Commissioner of Public Safety,
Appellant.
Filed April 6, 2015
Reversed
Ross, Judge
Dakota County District Court
File No. 19HA-CV-14-389
Charles A. Ramsay, Daniel J. Koewler, Ramsay Law Firm, P.L.L.C., Roseville,
Minnesota (for respondent)
Lori Swanson, Attorney General, James E. Haase, Assistant Attorney General, Kristi A.
Nielsen, Assistant Attorney General, St. Paul, Minnesota (for appellant)
Considered and decided by Ross, Presiding Judge; Kirk, Judge; and Reilly, Judge.
UNPUBLISHED OPINION
ROSS, Judge
Police arrested Charles Van Schoonhoven for driving while impaired, read him the
implied-consent advisory, and administered a breath test after he agreed to take one.
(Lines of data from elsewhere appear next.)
## src/rtl/ex_stage.sv

```systemverilog
// ex_stage: execute stage downstream of instruction decode.
//
// Selects the B operand, runs the ALU (add / sub / and / orr / pass-B), runs
// MUL on an iterative shift-add multiplier, forms the branch target and
// decision, and registers everything into the EX/MEM output latch.
//
// Ports:
//   clk, reset          rising-edge clock, synchronous active-high reset
//   in_valid / in_ready upstream handshake; in_ready is low only while a MUL
//                       is iterating, and upstream must hold its inputs then
//   cur_pc, read_data1, read_data2, ext_addr, opcode, alu_op, alu_src
//                       decoded operands and ALU controls
//   branch, uncondbranch, mem_read, mem_write, mem_to_reg
//                       decode control bits
//   out_valid           one-cycle pulse when the EX/MEM latch takes a result
//   alu_result, zero, store_data, branch_target, pc_src,
//   mem_read_q, mem_write_q, mem_to_reg_q, illegal_op
//                       EX/MEM latch contents
module ex_stage #(
    parameter int WORD    = 64,
    parameter int OPC_LEN = 11
) (
    input  logic               clk,
    input  logic               reset,
    input  logic               in_valid,
    output logic               in_ready,
    input  logic [WORD-1:0]    cur_pc,
    input  logic [WORD-1:0]    read_data1,
    input  logic [WORD-1:0]    read_data2,
    input  logic [WORD-1:0]    ext_addr,
    input  logic [OPC_LEN-1:0] opcode,
    input  logic [1:0]         alu_op,
    input  logic               alu_src,
    input  logic               branch,
    input  logic               uncondbranch,
    input  logic               mem_read,
    input  logic               mem_write,
    input  logic               mem_to_reg,
    output logic               out_valid,
    output logic [WORD-1:0]    alu_result,
    output logic               zero,
    output logic [WORD-1:0]    store_data,
    output logic [WORD-1:0]    branch_target,
    output logic               pc_src,
    output logic               mem_read_q,
    output logic               mem_write_q,
    output logic               mem_to_reg_q,
    output logic               illegal_op
);

    localparam int CW = $clog2(WORD);

    localparam logic [OPC_LEN-1:0] OPC_ADD = OPC_LEN'(11'b10001011000);
    localparam logic [OPC_LEN-1:0] OPC_SUB = OPC_LEN'(11'b11001011000);
    localparam logic [OPC_LEN-1:0] OPC_AND = OPC_LEN'(11'b10001010000);
    localparam logic [OPC_LEN-1:0] OPC_ORR = OPC_LEN'(11'b10101010000);
    localparam logic [OPC_LEN-1:0] OPC_MUL = OPC_LEN'(11'b10011011000);

    typedef enum logic {
        IDLE,
        MUL_BUSY
    } state_t;

    state_t state_q, state_d;

    // Multiplier working registers.
    logic [WORD-1:0] mcand_q, mcand_d;
    logic [WORD-1:0] mplier_q, mplier_d;
    logic [WORD-1:0] acc_q, acc_d;
    logic [CW-1:0]   cnt_q, cnt_d;

    // Fields of the in-flight MUL, held until the product is ready.
    logic [WORD-1:0] s_store_q, s_store_d;
    logic [WORD-1:0] s_target_q, s_target_d;
    logic            s_branch_q, s_branch_d;
    logic            s_uncond_q, s_uncond_d;
    logic            s_mr_q, s_mr_d;
    logic            s_mw_q, s_mw_d;
    logic            s_mtr_q, s_mtr_d;

    // EX/MEM output latch.
    logic            out_valid_q, out_valid_d;
    logic [WORD-1:0] result_q, result_d;
    logic            zero_q, zero_d;
    logic [WORD-1:0] store_q, store_d;
    logic [WORD-1:0] target_q, target_d;
    logic            pc_src_q, pc_src_d;
    logic            mr_q, mr_d;
    logic            mw_q, mw_d;
    logic            mtr_q, mtr_d;
    logic            illegal_q, illegal_d;

    // Combinational ALU.
    logic [WORD-1:0] b_op;
    logic [WORD-1:0] alu_res;
    logic            alu_ill;
    logic            is_mul;
    logic [WORD-1:0] target_in;
    logic [WORD-1:0] acc_next;

    assign b_op      = alu_src ? ext_addr : read_data2;
    assign target_in = cur_pc + (ext_addr << 2);

    // NOTE: every signal written in an always_comb gets a default first, so no
    // path through the case statements can leave it unassigned and infer a latch.
    always_comb begin
        alu_res = '0;
        alu_ill = 1'b0;
        is_mul  = 1'b0;
        unique case (alu_op)
            2'b00: alu_res = read_data1 + b_op;
            2'b01: alu_res = b_op;
            2'b10: begin
                if (opcode == OPC_ADD)      alu_res = read_data1 + b_op;
                else if (opcode == OPC_SUB) alu_res = read_data1 - b_op;
                else if (opcode == OPC_AND) alu_res = read_data1 & b_op;
                else if (opcode == OPC_ORR) alu_res = read_data1 | b_op;
                else if (opcode == OPC_MUL) is_mul  = 1'b1;
                else                        alu_ill = 1'b1;
            end
            default: alu_ill = 1'b1;
        endcase
    end

    // Next-state and output-latch logic.
    always_comb begin
        state_d     = state_q;
        mcand_d     = mcand_q;
        mplier_d    = mplier_q;
        acc_d       = acc_q;
        cnt_d       = cnt_q;
        s_store_d   = s_store_q;
        s_target_d  = s_target_q;
        s_branch_d  = s_branch_q;
        s_uncond_d  = s_uncond_q;
        s_mr_d      = s_mr_q;
        s_mw_d      = s_mw_q;
        s_mtr_d     = s_mtr_q;
        result_d    = result_q;
        zero_d      = zero_q;
        store_d     = store_q;
        target_d    = target_q;
        mr_d        = mr_q;
        mw_d        = mw_q;
        mtr_d       = mtr_q;
        illegal_d   = illegal_q;
        // out_valid is a pulse and pc_src is only meaningful alongside it.
        out_valid_d = 1'b0;
        pc_src_d    = 1'b0;
        acc_next    = acc_q + (mplier_q[0] ? mcand_q : '0);

        unique case (state_q)
            IDLE: begin
                if (in_valid) begin
                    if (is_mul) begin
                        mcand_d    = read_data1;
                        mplier_d   = b_op;
                        acc_d      = '0;
                        cnt_d      = '0;
                        s_store_d  = read_data2;
                        s_target_d = target_in;
                        s_branch_d = branch;
                        s_uncond_d = uncondbranch;
                        s_mr_d     = mem_read;
                        s_mw_d     = mem_write;
                        s_mtr_d    = mem_to_reg;
                        state_d    = MUL_BUSY;
                    end else begin
                        result_d    = alu_res;
                        zero_d      = (alu_res == '0);
                        store_d     = read_data2;
                        target_d    = target_in;
                        pc_src_d    = uncondbranch | (branch & (alu_res == '0));
                        mr_d        = mem_read;
                        mw_d        = mem_write;
                        mtr_d       = mem_to_reg;
                        illegal_d   = alu_ill;
                        out_valid_d = 1'b1;
                    end
                end
            end
            MUL_BUSY: begin
                acc_d    = acc_next;
                mcand_d  = mcand_q << 1;
                mplier_d = mplier_q >> 1;
                cnt_d    = cnt_q + 1'b1;
                // Last iteration: acc_next already includes the final partial
                // product, so it goes straight into the output latch.
                if (cnt_q == CW'(WORD - 1)) begin
                    result_d    = acc_next;
                    zero_d      = (acc_next == '0);
                    store_d     = s_store_q;
                    target_d    = s_target_q;
                    pc_src_d    = s_uncond_q | (s_branch_q & (acc_next == '0));
                    mr_d        = s_mr_q;
                    mw_d        = s_mw_q;
                    mtr_d       = s_mtr_q;
                    illegal_d   = 1'b0;
                    out_valid_d = 1'b1;
                    state_d     = IDLE;
                end
            end
            default: state_d = IDLE;
        endcase
    end

    // NOTE: sequential state uses non-blocking assignments so every flop
    // samples its _d value from before the edge, independent of statement order.
    always_ff @(posedge clk) begin
        if (reset) begin
            state_q     <= IDLE;
            mcand_q     <= '0;
            mplier_q    <= '0;
            acc_q       <= '0;
            cnt_q       <= '0;
            s_store_q   <= '0;
            s_target_q  <= '0;
            s_branch_q  <= 1'b0;
            s_uncond_q  <= 1'b0;
            s_mr_q      <= 1'b0;
            s_mw_q      <= 1'b0;
            s_mtr_q     <= 1'b0;
            out_valid_q <= 1'b0;
            result_q    <= '0;
            zero_q      <= 1'b0;
            store_q     <= '0;
            target_q    <= '0;
            pc_src_q    <= 1'b0;
            mr_q        <= 1'b0;
            mw_q        <= 1'b0;
            mtr_q       <= 1'b0;
            illegal_q   <= 1'b0;
        end else begin
            state_q     <= state_d;
            mcand_q     <= mcand_d;
            mplier_q    <= mplier_d;
            acc_q       <= acc_d;
            cnt_q       <= cnt_d;
            s_store_q   <= s_store_d;
            s_target_q  <= s_target_d;
            s_branch_q  <= s_branch_d;
            s_uncond_q  <= s_uncond_d;
            s_mr_q      <= s_mr_d;
            s_mw_q      <= s_mw_d;
            s_mtr_q     <= s_mtr_d;
            out_valid_q <= out_valid_d;
            result_q    <= result_d;
            zero_q      <= zero_d;
            store_q     <= store_d;
            target_q    <= target_d;
            pc_src_q    <= pc_src_d;
            mr_q        <= mr_d;
            mw_q        <= mw_d;
            mtr_q       <= mtr_d;
            illegal_q   <= illegal_d;
        end
    end

    assign in_ready      = (state_q == IDLE);
    assign out_valid     = out_valid_q;
    assign alu_result    = result_q;
    assign zero          = zero_q;
    assign store_data    = store_q;
    assign branch_target = target_q;
    assign pc_src        = pc_src_q;
    assign mem_read_q    = mr_q;
    assign mem_write_q   = mw_q;
    assign mem_to_reg_q  = mtr_q;
    assign illegal_op    = illegal_q;

endmodule

```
Because the breath test showed that Van Schoonhoven’s alcohol concentration exceeded
the .08 per se intoxication limit, the commissioner of public safety revoked his driver’s
license. On judicial review, the district court rescinded the revocation because it found
that the commissioner had not shown that Van Schoonhoven voluntarily consented to the
breath test. We reverse the district court’s decision because the evidence cannot support
its finding of coercion.
FACTS
Just after midnight on January 17, 2014, Dakota County Sergeant Booker Hodges
stopped Charles Van Schoonhoven for a traffic violation and suspected that Van
Schoonhoven was intoxicated. Deputy Dan Qualy arrived and administered field sobriety
tests and a preliminary breath test. Deputy Qualy arrested Van Schoonhoven on suspicion
of drunk driving.
Deputy Qualy took Van Schoonhoven to the county jail and read him the implied-
consent advisory. Van Schoonhoven said he wanted to speak with an attorney, so the
deputy provided him a telephone and telephone directory. Van Schoonhoven made calls
from 12:57 to 1:13 a.m., and he spoke with someone. Deputy Qualy then asked if he
would take a breath test, and Van Schoonhoven said yes. The test indicated that Van
Schoonhoven had an alcohol concentration of .12. The commissioner of public safety
consequently revoked his driver’s license.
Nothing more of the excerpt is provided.